__Assignment__:
Look through the records below, and copy out every line that holds the string "placement".

__Stored data entries__:
========
Background: an optimization exercise with open tools, aiming at small area and a short achievable clock period. Do not read the settings as production practice.
At most, simulation tests tie the RTL to the original design; equivalence was not proved.
The RTL of runs 2 to 4 was laid out without a check of its function.
Power figures rest on the tool's default switching activity, not on a simulated workload.

==> flow/design.v <==
module PCPU (
	input wire clock,
	input wire [15:0] d_datain,
	input wire enable,
	input wire [15:0] i_datain,
	input wire reset,
	input wire start,
	output wire [15:0] d_addr,
	output wire [15:0] d_dataout,
	output wire d_we,
	output wire [7:0] i_addr,
	output wire [15:0] regi0,
	output wire [15:0] regi1,
	output wire [15:0] regi2,
	output wire [15:0] regi3,
	output wire [15:0] regi4,
	output wire [15:0] regi5,
	output wire [15:0] regi6,
	output wire [15:0] regi7,
	output wire [2:0] wb_addr
);
localparam [4:0] OP_LOAD = 5'b00010, OP_STORE = 5'b00011, OP_MOVI = 5'b00100,
                 OP_SHR  = 5'b00101, OP_CAL   = 5'b00110, OP_CAR  = 5'b00111,
                 OP_ADD  = 5'b01000, OP_ADDI  = 5'b01001, OP_ADDC = 5'b10001,
                 OP_SUB  = 5'b10010, OP_SUBI  = 5'b10011, OP_SUBC = 5'b10100,
                 OP_CMP  = 5'b01100, OP_AND   = 5'b01101, OP_OR   = 5'b01110,
                 OP_XOR  = 5'b01111, OP_JUMP  = 5'b11000, OP_HALT = 5'b00001;
reg        run;                  
reg [7:0]  pc;
reg [4:0]  id_op;
reg [2:0]  id_rd;
reg [7:0]  id_lo;                
reg [4:0]  ex_op;
reg [2:0]  ex_rd;
reg        ex_sub;               
reg        ex_usec;              
reg [15:0] reg_A, reg_B, smdr;
reg        mem_wr, mem_load, mem_fs, mem_halt;
reg [2:0]  mem_rd;
reg        dw, jump;
reg [15:0] reg_C, smdr1;
reg        zf, sf, cf;
reg        wb_wr, wb_halt;
reg [2:0]  wb_rd;
reg [15:0] reg_C1;
reg [15:0] gr [0:7];
assign i_addr    = pc;
assign d_addr    = reg_C;
assign d_dataout = smdr1;
assign d_we      = dw;
assign wb_addr   = wb_rd;
assign regi0 = gr[0];
assign regi1 = gr[1];
assign regi2 = gr[2];
assign regi3 = gr[3];
assign regi4 = gr[4];
assign regi5 = gr[5];
assign regi6 = gr[6];
assign regi7 = gr[7];
wire wb_we = run & wb_wr;
wire [15:0] grn [0:7];           
genvar gi;
generate
	for (gi = 0; gi < 8; gi = gi + 1) begin : g_rf
		assign grn[gi] = (wb_we && wb_rd == gi) ? reg_C1 : gr[gi];
		always @(posedge clock or negedge reset)
			if (!reset) gr[gi] <= 16'd0;
			else        gr[gi] <= grn[gi];
	end
endgenerate
wire [15:0] c1n = mem_load ? d_datain : reg_C;
wire ex_wr = (ex_op == OP_MOVI) || (ex_op == OP_SHR) || (ex_op == OP_CAL) ||
             (ex_op == OP_CAR)  || (ex_op == OP_ADD) || (ex_op == OP_ADDI) ||
             (ex_op == OP_ADDC) || (ex_op == OP_SUB) || (ex_op == OP_SUBI) ||
             (ex_op == OP_SUBC) || (ex_op == OP_AND) || (ex_op == OP_OR) ||
             (ex_op == OP_XOR);
wire ex_fs = (ex_op == OP_ADD)  || (ex_op == OP_ADDI) || (ex_op == OP_ADDC) ||
             (ex_op == OP_SUB)  || (ex_op == OP_SUBI) || (ex_op == OP_SUBC) ||
             (ex_op == OP_CMP);
wire ex_load  = ex_op == OP_LOAD;
wire ex_store = ex_op == OP_STORE;
wire ex_halt  = ex_op == OP_HALT;
wire ex_br    = (ex_op[4:3] == 2'b11) && (ex_op[2:1] != 2'b00);
wire        cin = ex_sub ^ (ex_usec & cf);
wire [15:0] bx  = reg_B ^ {16{ex_sub}};
wire [17:0] sum18 = {1'b0, reg_A, 1'b1} + {1'b0, bx, cin};
wire [15:0] sum = sum18[16:1];
wire        cout = sum18[17];
wire        is_cal = ex_op == OP_CAL;
wire [15:0] a_rev;
genvar bi;
generate
	for (bi = 0; bi < 16; bi = bi + 1) begin : g_rev
		assign a_rev[bi] = reg_A[15 - bi];
	end
endgenerate
wire [15:0] sh_in = is_cal ? a_rev : reg_A;
wire        fill  = (ex_op == OP_CAR) & reg_A[15];
wire [3:0]  n = reg_B[3:0];
wire [15:0] s1 = n[0] ? {fill, sh_in[15:1]} : sh_in;
wire [15:0] s2 = n[1] ? {{2{fill}}, s1[15:2]} : s1;
wire [15:0] s3 = n[2] ? {{4{fill}}, s2[15:4]} : s2;
wire [15:0] s4 = n[3] ? {{8{fill}}, s3[15:8]} : s3;
wire [15:0] s4_rev;
generate
	for (bi = 0; bi < 16; bi = bi + 1) begin : g_rev2
		assign s4_rev[bi] = s4[15 - bi];
	end
endgenerate
reg [15:0] alu;
always @(*) begin
	case (ex_op)
		OP_MOVI: alu = reg_B;
		OP_AND:  alu = reg_A & reg_B;
		OP_OR:   alu = reg_A | reg_B;
		OP_XOR:  alu = reg_A ^ reg_B;
		OP_SHR:  alu = s4;
		OP_CAR:  alu = s4;
		OP_CAL:  alu = s4_rev;
		default: alu = sum;
	endcase
end
wire id_rdA = (id_op[4:3] == 2'b11 && id_op[2:1] != 2'b00) ||
              (id_op == OP_ADDI) || (id_op == OP_SUBI) || (id_op == OP_MOVI);
wire id_store = id_op == OP_STORE;
wire id_imm4 = (id_op == OP_LOAD) || (id_op == OP_STORE) || (id_op == OP_MOVI) ||
               (id_op == OP_SHR)  || (id_op == OP_CAL)   || (id_op == OP_CAR);
wire id_imm8 = (id_op[4:3] == 2'b11 && id_op[2:1] != 2'b00) ||
               (id_op == OP_ADDI) || (id_op == OP_SUBI);
wire id_jump = id_op == OP_JUMP;
wire [2:0] aA = id_rdA ? id_rd : id_lo[6:4];
wire [2:0] aB = id_store ? id_rd : id_lo[2:0];
wire fA_ex  = ex_wr  && ex_rd  == aA;
wire fA_mem = mem_wr && mem_rd == aA;
wire fB_ex  = ex_wr  && ex_rd  == aB;
wire fB_mem = mem_wr && mem_rd == aB;
wire [15:0] rA = fA_ex ? alu : fA_mem ? c1n : grn[aA];
wire [15:0] rB = fB_ex ? alu : fB_mem ? c1n : grn[aB];
wire id_sub  = (id_op == OP_SUB) || (id_op == OP_SUBI) || (id_op == OP_SUBC) || (id_op == OP_CMP);
wire id_usec = (id_op == OP_ADDC) || (id_op == OP_SUBC);
wire [4:0] i_op = i_datain[15:11];
wire id_load = id_op == OP_LOAD;
wire stall = id_load && (
	((i_op[4:2] == 3'b001) && (id_rd == i_datain[6:4])) ||
	(((i_op == OP_ADD) || (i_op == OP_ADDC) || (i_op == OP_SUB) || (i_op == OP_SUBC) ||
	  (i_op == OP_CMP) || (i_op == OP_AND)  || (i_op == OP_OR)  || (i_op == OP_XOR)) &&
	 ((id_rd == i_datain[6:4]) || (id_rd == i_datain[2:0]))) ||
	(((i_op == OP_ADDI) || (i_op == OP_SUBI) || (i_op == OP_MOVI)) && (id_rd == i_datain[10:8])));
wire zf_now = mem_fs ? (reg_C == 16'd0) : zf;
reg  cond;
always @(*) begin
	case (ex_op[2:1])
		2'b01:   cond = zf_now;
		2'b10:   cond = sf;
		default: cond = cf;
	endcase
end
always @(posedge clock or negedge reset) begin
	if (!reset) begin
		run <= 1'b1;
		pc <= 8'd0;
		id_op <= 5'd0; id_rd <= 3'd0;
		ex_op <= 5'd0; ex_rd <= 3'd0; ex_sub <= 1'b0; ex_usec <= 1'b0;
		mem_wr <= 1'b0; mem_load <= 1'b0; mem_fs <= 1'b0; mem_halt <= 1'b0;
		mem_rd <= 3'd0; dw <= 1'b0; jump <= 1'b0;
		zf <= 1'b0; sf <= 1'b0; cf <= 1'b0;
		wb_wr <= 1'b0; wb_halt <= 1'b0; wb_rd <= 3'd0;
	end else begin
		run <= run & ~wb_halt;
		if (run) begin
			if (jump)         pc <= reg_C[7:0];
			else if (id_jump) pc <= id_lo;
			else if (!stall)  pc <= pc + 8'd1;
		end
		if (jump || id_jump || stall) begin
			id_op <= 5'd0; id_rd <= 3'd0;
		end else begin
			id_op <= i_datain[15:11]; id_rd <= i_datain[10:8];
		end
		if (jump || id_jump) begin
			ex_op <= 5'd0; ex_rd <= 3'd0; ex_sub <= 1'b0; ex_usec <= 1'b0;
		end else begin
			ex_op <= id_op; ex_rd <= id_rd; ex_sub <= id_sub; ex_usec <= id_usec;
		end
		if (jump) begin
			mem_wr <= 1'b0; mem_load <= 1'b0; mem_fs <= 1'b0; mem_halt <= 1'b0;
			mem_rd <= 3'd0;
		end else begin
			mem_wr <= ex_wr | ex_load; mem_load <= ex_load; mem_fs <= ex_fs;
			mem_halt <= ex_halt; mem_rd <= ex_rd;
		end
		if (run) dw <= ex_store & ~jump;
		jump <= ~jump & ex_br & (cond ^ ex_op[0]);
		zf <= zf_now;
		if (ex_fs && !jump) begin
			sf <= alu[15];
			cf <= cout ^ ex_sub;
		end
		wb_wr <= mem_wr; wb_halt <= mem_halt;
		if (run) wb_rd <= mem_rd;
	end
end
always @(posedge clock) begin
	id_lo <= i_datain[7:0];
	reg_A <= rA;
	reg_B <= id_imm4 ? {12'd0, id_lo[3:0]} : id_imm8 ? {8'd0, id_lo} : rB;
	smdr  <= rB;
	if (run) begin
		reg_C <= alu;
		smdr1 <= smdr;
	end
	reg_C1 <= c1n;
end
endmodule
==> flow/run.sh <==
#!/bin/bash
# synth_recipe.tcl (not shown) runs the flow's synth.tcl, then flattens the netlist and writes it again
# the make line also repeats each setting of config.mk as NAME=value (left out here)
make -C /OpenROAD-flow-scripts/flow DESIGN_CONFIG=/design/flow/config.mk WORK_HOME=/design/flow/orfs CLKGATE_MAP_FILE= SYNTH_SCRIPT=/design/flow/synth_recipe.tcl finish
==> flow/config.mk <==
export PLATFORM = sky130hd
export DESIGN_NAME = PCPU
export DESIGN_NICKNAME = PCPU
export VERILOG_FILES = /design/flow/design.v
export SDC_FILE = /design/flow/constraint.sdc
export NUM_CORES = 4
export LEC_CHECK = 0
export CAP_MARGIN = 20
export CORE_MARGIN = 2
export CORE_UTILIZATION = 40
export SLEW_MARGIN = 20
==> flow/constraint.sdc <==
create_clock -name core_clock -period 6.0 [get_ports {clock}]
set_input_delay 1.2000 -clock core_clock [delete_from_list [all_inputs] [get_ports {clock}]]
set_output_delay 1.2000 -clock core_clock [all_outputs]
set_load 0.01 [all_outputs]
==> results.toml, run 1 <==
[logic_synthesis]
synth_mux_area_frac = 0.124
yosysSeqAreaShare = 0.401
yosys.area_share.simple = 0.142
synth_edf_count = 32
synth_xor_xnor_area_share = 0.0256
async_reset_ff_frac = 0.623
netlist_instances = 1715
synth_area_per_cell_sq_um = 9.76
synth.distinct_cells = 101
synth_area_sq_um = 16700
ys_warn_count = 2
ys_ff_latch = 276
synth_top_flop_cell = "dfrtp_1"
synthAdderAreaFrac = 0.0401
synth_top_family_by_area = "compound AO/OA/AOI/OAI gates"
synth_compound_area_frac = 0.220
synth_fp_nets = 1804

[clocking]
cts_hold_buffers = 0
cts_resized = 0
cts_buffer_depth = 3
htreeDepth = 1
cts.reportedPaths.clkPinSlew_ns = 0.06
clkLatencyLatePin_ns = 0.57
cts-buffers-inserted = 30
cts_tree = "done"
cts_setup_buffers = 0
clockRootBuffer = "clkbuf_16"
cts.sinks = 276

[place]
pre_cts_slack_ns = 1.61
dpl.hpwl_microns = 51700
dp.cells = 2385
port-buffer-count = 205
place_congestion = 0.982

[drt]
wire_per_inst_microns = 28.4
dr.pass1.iters = 8
antenna_left = 0
wirelength_microns = 69200
vias = 15800
vias_per_cell = 6.47
drc = 0
drtIter0Drc = 1729

[power]
p_leak_nw = 8.72
p_seq_frac = 0.341
p_sw_frac = 0.422
finalPower_w = 0.00743
p_int_w = 0.00429
clkPwrFrac = 0.259
power_switching_w = 0.00314
power_density_nw_per_um2 = 365
comb_power_share = 0.400
vdd_drop_max_mv = 0.194

[critical_path]
max_stage_delay_ns = 1.09
crit_chain = "nand3b_1 > and2_1 > fa_1 > nor2b_1 > o31ai_1 > a21oi_1 > a311o_1 > o41ai_1 > mux2i_1 > nor3_1 > inv_1"
path_buf_inv = 1
endpoint_kind = "flop"
crit_slowest_cell = "dfrtp_1"
worstSetupStartpoint = "ex_sub"
r2r-start = "ex_sub"
cp_max_fo = 19
crit_type = "flop to flop"
required_ns = 6.32
cp_top_family = "compound AO/OA/AOI/OAI gates"
cp_data_arrival_time_ns = 4.79
setup.worst_path.start_class = "flop"

[floorplanning]
pin_count = 208
core_area_sq_um = 41100
rows = 74
die_x_microns = 209
dieArea_sq_um = 43500
initial_core_util = 0.407
chipHeight_microns = 209

[timing]
worstMarginPinSlew_ns = 1.21
setup_tns_ns = 0
hold_viol = 0
post-route-period-util = 0.746
min_period_ns = 4.47
setup_viol = 0
rsz0062_at_grt = "false"
fmax_ghz = 0.224
maxSlewHeadroom = 0.184
fin_worst_skew_ns = 0.00963
fin_ws_ns = 1.53
slew_violations = 0

[final_layout]
layout-drive-gt1-share = 0.125
final_nets = 1974
area_delta_synth_final_pct = 21.4
mostFrequentLayoutCell = "clkdlybuf4s50_1"
antenna_cells = 0
instances_no_fill = 2441
final_cell_mix = "204 x clkdlybuf4s50_1, 171 x dfrtp_1, 121 x nand2_1"
fin_util = 0.495

[global_routing]
overflow = 0
gr-usage-all-layers = 0.309
grt_pass1_wl_microns = 101000
antenna_found_initial = 1
grt_pass1_vias = 15000
grt_start_max_net_pins = 76

[flow_run]
max_cap_violations = 0

[min_path]
hp-class = "flop to flop"
worstHoldStart = "mem_halt"

[status]
status = "finished clean"
==> flip-flops by register name, indices dropped and copies added (netlist names), 3 cells and up <==
register  cells
ex_op         5
ex_rd         3
gr          128
id_lo         8
id_op         5
id_rd         3
mem_rd        3
pc            8
reg_A        16
reg_B        16
reg_C        16
reg_C1       16
smdr         16
smdr1        16
wb_rd         3
==> logic make-up (layout without fill, tap and decap cells) <==
family,Yosys count,count (layout)
AOI/OAI and AO/OA,504,504
xor gates and xnor gates,49,49
adders and majority gates,53,53
buffers and inverters,197,391
DFF,276,276
muxes,181,181
and+or+nand+nor,455,455
==> synthesized netlist by cell type (all sizes together) (9+ instances only) <==
library cell,count,area share
xnor2,20,0.010
o22ai,24,0.0090
clkbuf,64,0.014
a221oi,32,0.017
o211ai,16,0.0072
dfrtp,171,0.26
ha,52,0.039
mux4,10,0.013
and3,12,0.0045
mux2,109,0.073
a21oi,87,0.026
nand3,41,0.012
nand2b,25,0.0093
a22o,16,0.0084
buf,28,0.0092
nand2,122,0.028
edfxtp,32,0.057
or2,10,0.0037
a21o,9,0.0040
a22oi,59,0.027
mux2i,62,0.037
nand4,14,0.0052
xor2,29,0.015
o221ai,23,0.013
a211oi,23,0.011
nor2,95,0.023
nor3,35,0.012
a221o,10,0.0060
nor4,11,0.0045
dfxtp,72,0.086
o21a,10,0.0045
and2,35,0.013
o2bb2ai,10,0.0052
a2bb2oi,9,0.0058
o2111ai,9,0.0047
a31oi,18,0.0067
inv,103,0.023
o21ai,74,0.022
nor2b,10,0.0037
==> worst paths after layout <==
kind / end / slack [ns] / cells after the start
worst max-delay path: reg_C[15] / 1.53 / 11
worst min-delay path: wb_halt / 0.37 / 0
worst max register to register: reg_C[15] / 1.53 / 11
worst min register to register: wb_halt / 0.37 / 0
max in group asynchronous: gr[6][14] / 4.13 / 2
min in group asynchronous: gr[6][4] / 0.64 / 1
==> worst register-to-register path: cells and delay by family, from the launching register on <==
kind,cells,cell delay [ns]
compound gates,4,1.59
fa+ha+maj,1,0.23
buf+inv,1,0.08
flops,1,1.09
mux,1,0.23
simple gates,4,1.00
==> metrics by stage <==
step	hold WS [ns]	cell area, sq um
4_1_cts	0.372	20300
5_1_grt	0.394	20300
6_report	0.367	20300
2_1_floorplan	0.331	16700
3_3_place_gp	0.335	19300
3_5_place_dp	0.343	19300
==> final cells by class <==
class	instances	area, sq um
Multi-Input combinational cell	1242	9300
Tap cell	532	666
Clock inverter	21	245
Fill cell	3838	20800
Inverter	105	394
Timing Repair Buffer	230	2240
Sequential cell	276	6710
Clock buffer	35	779
==> metal layers <==
| metal | share of wire | global-route usage | vias to the layer above |
|---|---|---|---|
| met5 | 0.00081 | 0.0122 | - |
| met4 | 0.035 | 0.0983 | 2 |
| met3 | 0.10 | 0.0640 | 147 |
| met2 | 0.43 | 0.463 | 978 |
| met1 | 0.44 | 0.445 | 7819 |
| li1 | - | - | 6838 |
==> power groups by stage <==
stage	sequential [W]	combinational [W]	clock [W]
CTS	0.00252	0.00289	0.00194
finish	0.00253	0.00297	0.00192
detailed placement	0.00255	0.00287	0
floorplan	0.00232	0.00203	0
global placement	0.00255	0.00286	0
global route	0.00255	0.00319	0.00202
========
__Output__:
detailed placement	0.00255	0.00287	0
global placement	0.00255	0.00286	0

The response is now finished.